Exercise aim: Keep only those lines of the records that include the string "gates".

Stored records:
※ ※ ※

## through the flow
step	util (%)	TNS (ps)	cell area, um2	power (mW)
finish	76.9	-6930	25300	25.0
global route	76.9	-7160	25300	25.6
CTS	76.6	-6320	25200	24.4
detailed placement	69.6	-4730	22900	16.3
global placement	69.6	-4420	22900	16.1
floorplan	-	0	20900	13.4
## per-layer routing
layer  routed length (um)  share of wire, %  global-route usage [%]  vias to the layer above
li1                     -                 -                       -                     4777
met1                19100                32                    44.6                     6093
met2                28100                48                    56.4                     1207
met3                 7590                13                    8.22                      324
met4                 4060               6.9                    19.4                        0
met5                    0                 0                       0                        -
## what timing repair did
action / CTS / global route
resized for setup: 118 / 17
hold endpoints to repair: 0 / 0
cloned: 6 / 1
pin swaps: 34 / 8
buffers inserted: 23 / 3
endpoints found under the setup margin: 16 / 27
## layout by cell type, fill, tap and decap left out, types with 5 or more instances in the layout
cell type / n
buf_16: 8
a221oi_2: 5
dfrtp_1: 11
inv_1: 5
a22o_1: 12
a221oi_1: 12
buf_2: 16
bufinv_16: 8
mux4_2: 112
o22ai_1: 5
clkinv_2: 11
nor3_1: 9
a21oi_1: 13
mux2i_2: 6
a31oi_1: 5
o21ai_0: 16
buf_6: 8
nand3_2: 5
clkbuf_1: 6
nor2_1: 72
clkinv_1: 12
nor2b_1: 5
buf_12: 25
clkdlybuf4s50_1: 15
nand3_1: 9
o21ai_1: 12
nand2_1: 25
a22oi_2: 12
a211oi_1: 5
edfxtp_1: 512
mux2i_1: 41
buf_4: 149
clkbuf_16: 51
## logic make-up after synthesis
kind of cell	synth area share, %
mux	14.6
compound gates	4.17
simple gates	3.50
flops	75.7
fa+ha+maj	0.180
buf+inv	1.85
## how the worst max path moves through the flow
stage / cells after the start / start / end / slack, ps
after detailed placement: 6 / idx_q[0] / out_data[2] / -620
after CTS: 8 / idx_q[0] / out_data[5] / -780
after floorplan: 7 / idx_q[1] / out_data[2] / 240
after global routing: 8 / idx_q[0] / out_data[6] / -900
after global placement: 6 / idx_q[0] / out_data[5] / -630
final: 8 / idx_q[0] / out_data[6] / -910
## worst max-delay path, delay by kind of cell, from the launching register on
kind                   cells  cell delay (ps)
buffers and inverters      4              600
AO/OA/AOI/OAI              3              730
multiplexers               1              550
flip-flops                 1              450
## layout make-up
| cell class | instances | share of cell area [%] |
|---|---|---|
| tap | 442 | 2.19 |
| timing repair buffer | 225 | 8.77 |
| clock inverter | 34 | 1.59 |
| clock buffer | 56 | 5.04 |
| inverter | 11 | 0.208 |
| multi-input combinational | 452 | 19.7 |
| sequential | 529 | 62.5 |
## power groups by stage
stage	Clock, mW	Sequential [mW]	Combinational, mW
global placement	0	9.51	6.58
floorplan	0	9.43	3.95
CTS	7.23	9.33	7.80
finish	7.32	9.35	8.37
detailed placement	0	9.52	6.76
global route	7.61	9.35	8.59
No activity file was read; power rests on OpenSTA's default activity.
[config.mk]
export PLATFORM = sky130hd
export DESIGN_NAME = gpio_emio_arbiter
export DESIGN_NICKNAME = d
export VERILOG_FILES = /design/src/rtl/gpio_emio_pkg.sv /design/src/rtl/gpio_rr_pick.sv /design/src/rtl/gpio_emio_arbiter.sv
export SDC_FILE = /design/constraint.sdc
export NUM_CORES = 1
export LEC_CHECK = 0
export CAP_MARGIN = 20
export CORE_AREA = 2 2 228 230
export CTS_BUF_LIST = sky130_fd_sc_hd__clkbuf_16
export CTS_CLUSTER_SIZE = 8
export DETAILED_ROUTE_END_ITERATION = 8
export DIE_AREA = 0 0 230 232
export PLACE_DENSITY = 0.52
export SYNTH_ARGS = -nofsm -noshare
export SYNTH_HDL_FRONTEND = slang
export SYNTH_SLANG_ARGS = --single-unit
export TNS_END_PERCENT = 10
[constraint.sdc]
create_clock -name clk -period 2 [get_ports clk]
set_input_delay 0.2 -clock clk [delete_from_list [all_inputs] [get_ports clk]]
set_output_delay 0.2 -clock clk [all_outputs]
set_load 0.02 [all_outputs]
[src/rtl/gpio_emio_pkg.sv]
// gpio_emio_pkg
// Shared definitions for the EMIO GPIO arbiter: FSM state encoding and the
// all-ones tristate value (pins released / input mode).
package gpio_emio_pkg;

  typedef enum logic [1:0] {
    ST_IDLE = 2'd0,
    ST_TURN = 2'd1,
    ST_OWN  = 2'd2
  } state_e;

  localparam int MAX_W = 64;
  localparam logic [MAX_W-1:0] TRI_ALL = '1;

endpackage

[src/rtl/gpio_rr_pick.sv]
// gpio_rr_pick
// Combinational round-robin picker: returns the first set request bit at or
// after the pointer, wrapping modulo N.
//   req_i   : request vector
//   ptr_i   : search start index
//   idx_o   : winning index (0 when nothing is requested)
//   valid_o : at least one request bit is set
module gpio_rr_pick #(
  parameter int N  = 4,
  parameter int PW = (N > 1) ? $clog2(N) : 1
) (
  input  logic [N-1:0]  req_i,
  input  logic [PW-1:0] ptr_i,
  output logic [PW-1:0] idx_o,
  output logic          valid_o
);

  function automatic int wrap_idx(input int base, input int off);
    return (base + off) % N;
  endfunction

  // Walk offsets from far to near so the nearest request overwrites the rest.
  always_comb begin
    idx_o   = '0;
    valid_o = 1'b0;
    for (int i = N - 1; i >= 0; i--) begin
      if (req_i[wrap_idx(int'(ptr_i), i)]) begin
        idx_o   = PW'(wrap_idx(int'(ptr_i), i));
        valid_o = 1'b1;
      end
    end
  end

endmodule

[src/rtl/gpio_emio_arbiter.sv]
// gpio_emio_arbiter
// Round-robin owner of the PS EMIO GPIO O/T bus for N fabric requesters, with a
// tristated IDLE+TURN gap between owners and a 2-flop synchroniser on GPIO_I.
//   clk, reset       : clock, synchronous active-high reset
//   req, rel         : per-requester hold request and one-cycle release
//   req_o, req_t     : per-requester pin data / tristate, slice k at [k*W +: W]
//   gnt, busy        : one-hot grant; any grant or turnaround in progress
//   timeout_evt      : one-cycle pulse on forced revoke
//   gpio_o, gpio_t   : to EMIO GPIO_O / GPIO_T
//   gpio_i, sync_i   : from EMIO GPIO_I; synchronised copy to requesters
//
// state   | meaning
// IDLE    | pins tristated, choosing next owner from req
// TURN    | one tristated turnaround cycle, winner latched
// OWN     | winner's slice drives the pins, one cycle lag
module gpio_emio_arbiter
  import gpio_emio_pkg::*;
#(
  parameter int N       = 4,
  parameter int W       = 48,
  parameter int TIMEOUT = 0,
  parameter int CW      = 16
) (
  input  logic           clk,
  input  logic           reset,
  input  logic [N-1:0]   req,
  input  logic [N-1:0]   rel,
  input  logic [N*W-1:0] req_o,
  input  logic [N*W-1:0] req_t,
  output logic [N-1:0]   gnt,
  output logic           busy,
  output logic           timeout_evt,
  output logic [W-1:0]   gpio_o,
  output logic [W-1:0]   gpio_t,
  input  logic [W-1:0]   gpio_i,
  output logic [W-1:0]   sync_i
);

  localparam int PW = (N > 1) ? $clog2(N) : 1;
  localparam logic [W-1:0] TRI_W = TRI_ALL[W-1:0];

  state_e        state_q;
  logic [PW-1:0] ptr_q;
  logic [PW-1:0] winner_q;
  logic [CW-1:0] cnt_q;
  logic [N-1:0]  gnt_q;
  logic          busy_q;
  logic          tevt_q;
  logic [W-1:0]  gpio_o_q;
  logic [W-1:0]  gpio_t_q;
  logic [W-1:0]  sync1_q;
  logic [W-1:0]  sync2_q;

  logic [PW-1:0] pick_idx;
  logic          pick_valid;

  gpio_rr_pick #(.N(N), .PW(PW)) u_pick (
    .req_i   (req),
    .ptr_i   (ptr_q),
    .idx_o   (pick_idx),
    .valid_o (pick_valid)
  );

  logic          own_rel;
  logic          own_drop;
  logic          own_tmo;
  logic          own_exit;
  logic [PW-1:0] ptr_next;

  assign own_rel  = rel[winner_q];
  assign own_drop = !req[winner_q];
  assign own_tmo  = (TIMEOUT != 0) && (cnt_q == CW'(TIMEOUT - 1));
  assign own_exit = own_rel || own_drop || own_tmo;
  assign ptr_next = (winner_q == PW'(N - 1)) ? '0 : winner_q + PW'(1);

  always_ff @(posedge clk) begin
    if (reset) begin
      state_q  <= ST_IDLE;
      ptr_q    <= '0;
      winner_q <= '0;
      cnt_q    <= '0;
      gnt_q    <= '0;
      busy_q   <= 1'b0;
      tevt_q   <= 1'b0;
      gpio_o_q <= '0;
      gpio_t_q <= TRI_W;
    end else begin
      tevt_q <= 1'b0;
      case (state_q)
        ST_IDLE: begin
          gnt_q    <= '0;
          gpio_o_q <= '0;
          gpio_t_q <= TRI_W;
          if (pick_valid) begin
            winner_q <= pick_idx;
            state_q  <= ST_TURN;
            busy_q   <= 1'b1;
          end else begin
            busy_q <= 1'b0;
          end
        end
        ST_TURN: begin
          if (req[winner_q]) begin
            gnt_q   <= N'(1) << winner_q;
            cnt_q   <= '0;
            busy_q  <= 1'b1;
            state_q <= ST_OWN;
          end else begin
            busy_q  <= 1'b0;
            state_q <= ST_IDLE;
          end
        end
        ST_OWN: begin
          if (own_exit) begin
            gnt_q    <= '0;
            busy_q   <= 1'b0;
            gpio_o_q <= '0;
            gpio_t_q <= TRI_W;
            ptr_q    <= ptr_next;
            state_q  <= ST_IDLE;
            // A release or dropped request on the same cycle wins over the timer.
            tevt_q   <= own_tmo && !own_rel && !own_drop;
          end else begin
            gpio_o_q <= req_o[int'(winner_q)*W +: W];
            gpio_t_q <= req_t[int'(winner_q)*W +: W];
            cnt_q    <= cnt_q + CW'(1);
          end
        end
        default: begin
          gnt_q    <= '0;
          busy_q   <= 1'b0;
          gpio_o_q <= '0;
          gpio_t_q <= TRI_W;
          state_q  <= ST_IDLE;
        end
      endcase
    end
  end

  always_ff @(posedge clk) begin
    if (reset) begin
      sync1_q <= '0;
      sync2_q <= '0;
    end else begin
      sync1_q <= gpio_i;
      sync2_q <= sync1_q;
    end
  end

  assign gnt         = gnt_q;
  assign busy        = busy_q;
  assign timeout_evt = tevt_q;
  assign gpio_o      = gpio_o_q;
  assign gpio_t      = gpio_t_q;
  assign sync_i      = sync2_q;

endmodule
File: src/rtl/mem_bus_arbiter_if.sv
`default_nettype none
// ============================================================================
// Module   : generic_bus_if
// Purpose  : Simple request/busy memory bus shared by the cache complex and
//            the bus controller. An initiator holds ren or wen with addr,
//            wdata and byte_en stable. The responder lowers busy for the
//            cycle in which the access completes, and rdata is valid then.
// Signals  : addr[31:0], wdata[31:0], rdata[31:0], ren, wen, busy,
//            byte_en[3:0]
// Modports : generic_bus - responder view (request in, rdata/busy out)
//            cpu         - initiator view (request out, rdata/busy in)
// Revision : 1.0 - initial release
// ============================================================================
interface generic_bus_if;
   logic [31:0] addr;
   logic [31:0] wdata;
   logic [31:0] rdata;
   logic        ren;
   logic        wen;
   logic        busy;
   logic [3:0]  byte_en;

   modport generic_bus (
      input  addr, wdata, ren, wen, byte_en,
      output rdata, busy
   );

   modport cpu (
      output addr, wdata, ren, wen, byte_en,
      input  rdata, busy
   );
endinterface
`default_nettype wire

File: src/rtl/mem_bus_arbiter.sv
`default_nettype none
// ============================================================================
// Module   : mem_bus_arbiter
// Purpose  : Memory-side responder for the icache, dcache and page-walker
//            buses. It picks one pending request, latches it and replays it
//            on the single downstream initiator bus. It returns completion
//            and rdata only to the requester that owns the grant. Every
//            transaction is followed by one idle bubble cycle (DONE).
// Ports    : CLK               - clock, rising edge
//            RST               - asynchronous active-high reset
//            icache_gen_bus_if - icache requests (responder side)
//            dcache_gen_bus_if - dcache requests (responder side)
//            pw_gen_bus_if     - page-walker requests (responder side)
//            mem_gen_bus_if    - downstream initiator to the bus controller
//            grant[1:0]        - owner: 0 none, 1 pw, 2 dcache, 3 icache
//            arb_active        - high while a downstream access is in flight
// Params   : STARVE_LIMIT - consecutive lost arbitrations after which a
//                           pending icache request wins (0 disables)
//            RESET_ADDR   - downstream addr at reset and while idle
// Options  : MEM_BUS_ARB_RR_EN - when defined, round-robin arbitration
//                                replaces fixed priority and the starvation
//                                override is removed
// Revision : 1.0 - initial release
// ============================================================================
module mem_bus_arbiter #(
   parameter int unsigned STARVE_LIMIT = 4,
   parameter logic [31:0] RESET_ADDR   = 32'h0
) (
   input  logic               CLK,
   input  logic               RST,
   generic_bus_if.generic_bus icache_gen_bus_if,
   generic_bus_if.generic_bus dcache_gen_bus_if,
   generic_bus_if.generic_bus pw_gen_bus_if,
   generic_bus_if.cpu         mem_gen_bus_if,
   output logic [1:0]         grant,
   output logic               arb_active
);

   localparam logic [1:0] c_gnt_none = 2'd0;
   localparam logic [1:0] c_gnt_pw   = 2'd1;
   localparam logic [1:0] c_gnt_dc   = 2'd2;
   localparam logic [1:0] c_gnt_ic   = 2'd3;

   typedef enum logic [1:0] {
      ST_IDLE = 2'd0,
      ST_XFER = 2'd1,
      ST_DONE = 2'd2
   } state_t;

   state_t      r_state;
   logic        r_ren;
   logic        r_wen;
   logic [31:0] r_addr;
   logic [31:0] r_wdata;
   logic [3:0]  r_byte_en;

   logic        w_pend_pw;
   logic        w_pend_dc;
   logic        w_pend_ic;
   logic [1:0]  w_win;
   logic [31:0] w_sel_addr;
   logic [31:0] w_sel_wdata;
   logic [3:0]  w_sel_byte_en;
   logic        w_sel_wen;
   logic        w_in_xfer;
   logic        w_xfer_done;

   // A requester is pending on either strobe; a write strobe dominates.
   assign w_pend_pw = pw_gen_bus_if.ren     | pw_gen_bus_if.wen;
   assign w_pend_dc = dcache_gen_bus_if.ren | dcache_gen_bus_if.wen;
   assign w_pend_ic = icache_gen_bus_if.ren | icache_gen_bus_if.wen;

   // -------------------------------------------------------------------------
   // Winner selection
   // -------------------------------------------------------------------------
`ifdef MEM_BUS_ARB_RR_EN
   // Last granted port; the search starts at the port after it in the ring
   // pw -> dcache -> icache -> pw. Resetting to icache makes pw win first.
   logic [1:0] r_last;

   always_comb begin
      w_win = c_gnt_none;
      case (r_last)
         c_gnt_pw: begin
            if (w_pend_dc)      w_win = c_gnt_dc;
            else if (w_pend_ic) w_win = c_gnt_ic;
            else if (w_pend_pw) w_win = c_gnt_pw;
         end
         c_gnt_dc: begin
            if (w_pend_ic)      w_win = c_gnt_ic;
            else if (w_pend_pw) w_win = c_gnt_pw;
            else if (w_pend_dc) w_win = c_gnt_dc;
         end
         default: begin
            if (w_pend_pw)      w_win = c_gnt_pw;
            else if (w_pend_dc) w_win = c_gnt_dc;
            else if (w_pend_ic) w_win = c_gnt_ic;
         end
      endcase
   end

   always_ff @(posedge CLK or posedge RST) begin
      if (RST) begin
         r_last <= c_gnt_ic;
      end else if (r_state == ST_IDLE && w_win != c_gnt_none) begin
         r_last <= w_win;
      end
   end
`else
   localparam int unsigned c_starve_w   = (STARVE_LIMIT < 2) ? 1 : $clog2(STARVE_LIMIT + 1);
   localparam bit          c_starve_en  = (STARVE_LIMIT != 0);
   localparam logic [c_starve_w-1:0] c_starve_lim = c_starve_w'(STARVE_LIMIT);

   logic [c_starve_w-1:0] r_starve_cnt;
   logic                  w_starve_hit;

   assign w_starve_hit = c_starve_en && w_pend_ic && (r_starve_cnt >= c_starve_lim);

   always_comb begin
      w_win = c_gnt_none;
      if (w_starve_hit)   w_win = c_gnt_ic;
      else if (w_pend_pw) w_win = c_gnt_pw;
      else if (w_pend_dc) w_win = c_gnt_dc;
      else if (w_pend_ic) w_win = c_gnt_ic;
   end

   // Counts grants that went elsewhere while icache was waiting. Any grant
   // that finds icache idle, or that goes to icache, restarts the count.
   always_ff @(posedge CLK or posedge RST) begin
      if (RST) begin
         r_starve_cnt <= '0;
      end else if (c_starve_en && r_state == ST_IDLE && w_win != c_gnt_none) begin
         if (w_win != c_gnt_ic && w_pend_ic) begin
            if (r_starve_cnt < c_starve_lim) begin
               r_starve_cnt <= r_starve_cnt + 1'b1;
            end
         end else begin
            r_starve_cnt <= '0;
         end
      end
   end
`endif

   // Request fields of the winner, captured on the IDLE -> XFER edge.
   always_comb begin
      w_sel_addr    = '0;
      w_sel_wdata   = '0;
      w_sel_byte_en = '0;
      w_sel_wen     = 1'b0;
      case (w_win)
         c_gnt_pw: begin
            w_sel_addr    = pw_gen_bus_if.addr;
            w_sel_wdata   = pw_gen_bus_if.wdata;
            w_sel_byte_en = pw_gen_bus_if.byte_en;
            w_sel_wen     = pw_gen_bus_if.wen;
         end
         c_gnt_dc: begin
            w_sel_addr    = dcache_gen_bus_if.addr;
            w_sel_wdata   = dcache_gen_bus_if.wdata;
            w_sel_byte_en = dcache_gen_bus_if.byte_en;
            w_sel_wen     = dcache_gen_bus_if.wen;
         end
         c_gnt_ic: begin
            w_sel_addr    = icache_gen_bus_if.addr;
            w_sel_wdata   = icache_gen_bus_if.wdata;
            w_sel_byte_en = icache_gen_bus_if.byte_en;
            w_sel_wen     = icache_gen_bus_if.wen;
         end
         default: begin
         end
      endcase
   end

   // -------------------------------------------------------------------------
   // Transaction FSM. Downstream request lines come only from the latched
   // copies, so upstream changes during XFER never reach the bus controller.
   // -------------------------------------------------------------------------
   always_ff @(posedge CLK or posedge RST) begin
      if (RST) begin
         r_state    <= ST_IDLE;
         grant      <= c_gnt_none;
         arb_active <= 1'b0;
         r_ren      <= 1'b0;
         r_wen      <= 1'b0;
         r_addr     <= RESET_ADDR;
         r_wdata    <= '0;
         r_byte_en  <= '0;
      end else begin
         case (r_state)
            ST_IDLE: begin
               if (w_win != c_gnt_none) begin
                  r_state    <= ST_XFER;
                  grant      <= w_win;
                  arb_active <= 1'b1;
                  r_wen      <= w_sel_wen;
                  r_ren      <= ~w_sel_wen;
                  r_addr     <= w_sel_addr;
                  r_wdata    <= w_sel_wdata;
                  r_byte_en  <= w_sel_byte_en;
               end
            end
            ST_XFER: begin
               if (!mem_gen_bus_if.busy) begin
                  r_state    <= ST_DONE;
                  grant      <= c_gnt_none;
                  arb_active <= 1'b0;
                  r_ren      <= 1'b0;
                  r_wen      <= 1'b0;
                  r_addr     <= RESET_ADDR;
                  r_wdata    <= '0;
                  r_byte_en  <= '0;
               end
            end
            // Bubble: a requester still holding its strobe for one cycle
            // after completion is not seen as a new request.
            ST_DONE: begin
               r_state <= ST_IDLE;
            end
            default: begin
               r_state <= ST_IDLE;
            end
         endcase
      end
   end

   assign mem_gen_bus_if.ren     = r_ren;
   assign mem_gen_bus_if.wen     = r_wen;
   assign mem_gen_bus_if.addr    = r_addr;
   assign mem_gen_bus_if.wdata   = r_wdata;
   assign mem_gen_bus_if.byte_en = r_byte_en;

   // Completion is forwarded combinationally, only to the owner.
   assign w_in_xfer   = (r_state == ST_XFER);
   assign w_xfer_done = w_in_xfer & ~mem_gen_bus_if.busy;

   assign pw_gen_bus_if.busy     = ~(w_xfer_done && grant == c_gnt_pw);
   assign dcache_gen_bus_if.busy = ~(w_xfer_done && grant == c_gnt_dc);
   assign icache_gen_bus_if.busy = ~(w_xfer_done && grant == c_gnt_ic);

   assign pw_gen_bus_if.rdata     = (w_in_xfer && grant == c_gnt_pw) ? mem_gen_bus_if.rdata : '0;
   assign dcache_gen_bus_if.rdata = (w_in_xfer && grant == c_gnt_dc) ? mem_gen_bus_if.rdata : '0;
   assign icache_gen_bus_if.rdata = (w_in_xfer && grant == c_gnt_ic) ? mem_gen_bus_if.rdata : '0;

endmodule
`default_nettype wire

File: src/flat_wrapper.sv
// flat-port wrapper written by rule: the top's interface ports become plain ports
module mem_bus_arbiter_flat 
#(
   parameter int unsigned STARVE_LIMIT = 4,
   parameter logic [31:0] RESET_ADDR   = 32'h0
)
  (CLK, RST, grant, arb_active, icache_gen_bus_if_addr, icache_gen_bus_if_wdata, icache_gen_bus_if_ren, icache_gen_bus_if_wen, icache_gen_bus_if_byte_en, icache_gen_bus_if_rdata, icache_gen_bus_if_busy, dcache_gen_bus_if_addr, dcache_gen_bus_if_wdata, dcache_gen_bus_if_ren, dcache_gen_bus_if_wen, dcache_gen_bus_if_byte_en, dcache_gen_bus_if_rdata, dcache_gen_bus_if_busy, pw_gen_bus_if_addr, pw_gen_bus_if_wdata, pw_gen_bus_if_ren, pw_gen_bus_if_wen, pw_gen_bus_if_byte_en, pw_gen_bus_if_rdata, pw_gen_bus_if_busy, mem_gen_bus_if_addr, mem_gen_bus_if_wdata, mem_gen_bus_if_ren, mem_gen_bus_if_wen, mem_gen_bus_if_byte_en, mem_gen_bus_if_rdata, mem_gen_bus_if_busy);
  generic_bus_if icache_gen_bus_if_i ();
  generic_bus_if dcache_gen_bus_if_i ();
  generic_bus_if pw_gen_bus_if_i ();
  generic_bus_if mem_gen_bus_if_i ();
  input  logic CLK;
  input  logic RST;
  output logic [1:0] grant;
  output logic arb_active;
  input wire logic [$bits(icache_gen_bus_if_i.addr)-1:0] icache_gen_bus_if_addr;
  input wire logic [$bits(icache_gen_bus_if_i.wdata)-1:0] icache_gen_bus_if_wdata;
  input wire logic [$bits(icache_gen_bus_if_i.ren)-1:0] icache_gen_bus_if_ren;
  input wire logic [$bits(icache_gen_bus_if_i.wen)-1:0] icache_gen_bus_if_wen;
  input wire logic [$bits(icache_gen_bus_if_i.byte_en)-1:0] icache_gen_bus_if_byte_en;
  output wire logic [$bits(icache_gen_bus_if_i.rdata)-1:0] icache_gen_bus_if_rdata;
  output wire logic [$bits(icache_gen_bus_if_i.busy)-1:0] icache_gen_bus_if_busy;
  input wire logic [$bits(dcache_gen_bus_if_i.addr)-1:0] dcache_gen_bus_if_addr;
  input wire logic [$bits(dcache_gen_bus_if_i.wdata)-1:0] dcache_gen_bus_if_wdata;
  input wire logic [$bits(dcache_gen_bus_if_i.ren)-1:0] dcache_gen_bus_if_ren;
  input wire logic [$bits(dcache_gen_bus_if_i.wen)-1:0] dcache_gen_bus_if_wen;
  input wire logic [$bits(dcache_gen_bus_if_i.byte_en)-1:0] dcache_gen_bus_if_byte_en;
  output wire logic [$bits(dcache_gen_bus_if_i.rdata)-1:0] dcache_gen_bus_if_rdata;
  output wire logic [$bits(dcache_gen_bus_if_i.busy)-1:0] dcache_gen_bus_if_busy;
  input wire logic [$bits(pw_gen_bus_if_i.addr)-1:0] pw_gen_bus_if_addr;
  input wire logic [$bits(pw_gen_bus_if_i.wdata)-1:0] pw_gen_bus_if_wdata;
  input wire logic [$bits(pw_gen_bus_if_i.ren)-1:0] pw_gen_bus_if_ren;
  input wire logic [$bits(pw_gen_bus_if_i.wen)-1:0] pw_gen_bus_if_wen;
  input wire logic [$bits(pw_gen_bus_if_i.byte_en)-1:0] pw_gen_bus_if_byte_en;
  output wire logic [$bits(pw_gen_bus_if_i.rdata)-1:0] pw_gen_bus_if_rdata;
  output wire logic [$bits(pw_gen_bus_if_i.busy)-1:0] pw_gen_bus_if_busy;
  output wire logic [$bits(mem_gen_bus_if_i.addr)-1:0] mem_gen_bus_if_addr;
  output wire logic [$bits(mem_gen_bus_if_i.wdata)-1:0] mem_gen_bus_if_wdata;
  output wire logic [$bits(mem_gen_bus_if_i.ren)-1:0] mem_gen_bus_if_ren;
  output wire logic [$bits(mem_gen_bus_if_i.wen)-1:0] mem_gen_bus_if_wen;
  output wire logic [$bits(mem_gen_bus_if_i.byte_en)-1:0] mem_gen_bus_if_byte_en;
  input wire logic [$bits(mem_gen_bus_if_i.rdata)-1:0] mem_gen_bus_if_rdata;
  input wire logic [$bits(mem_gen_bus_if_i.busy)-1:0] mem_gen_bus_if_busy;
  assign icache_gen_bus_if_i.addr = icache_gen_bus_if_addr;
  assign icache_gen_bus_if_i.wdata = icache_gen_bus_if_wdata;
  assign icache_gen_bus_if_i.ren = icache_gen_bus_if_ren;
  assign icache_gen_bus_if_i.wen = icache_gen_bus_if_wen;
  assign icache_gen_bus_if_i.byte_en = icache_gen_bus_if_byte_en;
  assign icache_gen_bus_if_rdata = icache_gen_bus_if_i.rdata;
  assign icache_gen_bus_if_busy = icache_gen_bus_if_i.busy;
  assign dcache_gen_bus_if_i.addr = dcache_gen_bus_if_addr;
  assign dcache_gen_bus_if_i.wdata = dcache_gen_bus_if_wdata;
  assign dcache_gen_bus_if_i.ren = dcache_gen_bus_if_ren;
  assign dcache_gen_bus_if_i.wen = dcache_gen_bus_if_wen;
  assign dcache_gen_bus_if_i.byte_en = dcache_gen_bus_if_byte_en;
  assign dcache_gen_bus_if_rdata = dcache_gen_bus_if_i.rdata;
  assign dcache_gen_bus_if_busy = dcache_gen_bus_if_i.busy;
  assign pw_gen_bus_if_i.addr = pw_gen_bus_if_addr;
  assign pw_gen_bus_if_i.wdata = pw_gen_bus_if_wdata;
  assign pw_gen_bus_if_i.ren = pw_gen_bus_if_ren;
  assign pw_gen_bus_if_i.wen = pw_gen_bus_if_wen;
  assign pw_gen_bus_if_i.byte_en = pw_gen_bus_if_byte_en;
  assign pw_gen_bus_if_rdata = pw_gen_bus_if_i.rdata;
  assign pw_gen_bus_if_busy = pw_gen_bus_if_i.busy;
  assign mem_gen_bus_if_addr = mem_gen_bus_if_i.addr;
  assign mem_gen_bus_if_wdata = mem_gen_bus_if_i.wdata;
  assign mem_gen_bus_if_ren = mem_gen_bus_if_i.ren;
  assign mem_gen_bus_if_wen = mem_gen_bus_if_i.wen;
  assign mem_gen_bus_if_byte_en = mem_gen_bus_if_i.byte_en;
  assign mem_gen_bus_if_i.rdata = mem_gen_bus_if_rdata;
  assign mem_gen_bus_if_i.busy = mem_gen_bus_if_busy;
  mem_bus_arbiter #(.STARVE_LIMIT(STARVE_LIMIT), .RESET_ADDR(RESET_ADDR)) u_core (.CLK(CLK), .RST(RST), .icache_gen_bus_if(icache_gen_bus_if_i), .dcache_gen_bus_if(dcache_gen_bus_if_i), .pw_gen_bus_if(pw_gen_bus_if_i), .mem_gen_bus_if(mem_gen_bus_if_i), .grant(grant), .arb_active(arb_active));
endmodule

※ ※ ※

Written solution:
compound gates	4.17
simple gates	3.50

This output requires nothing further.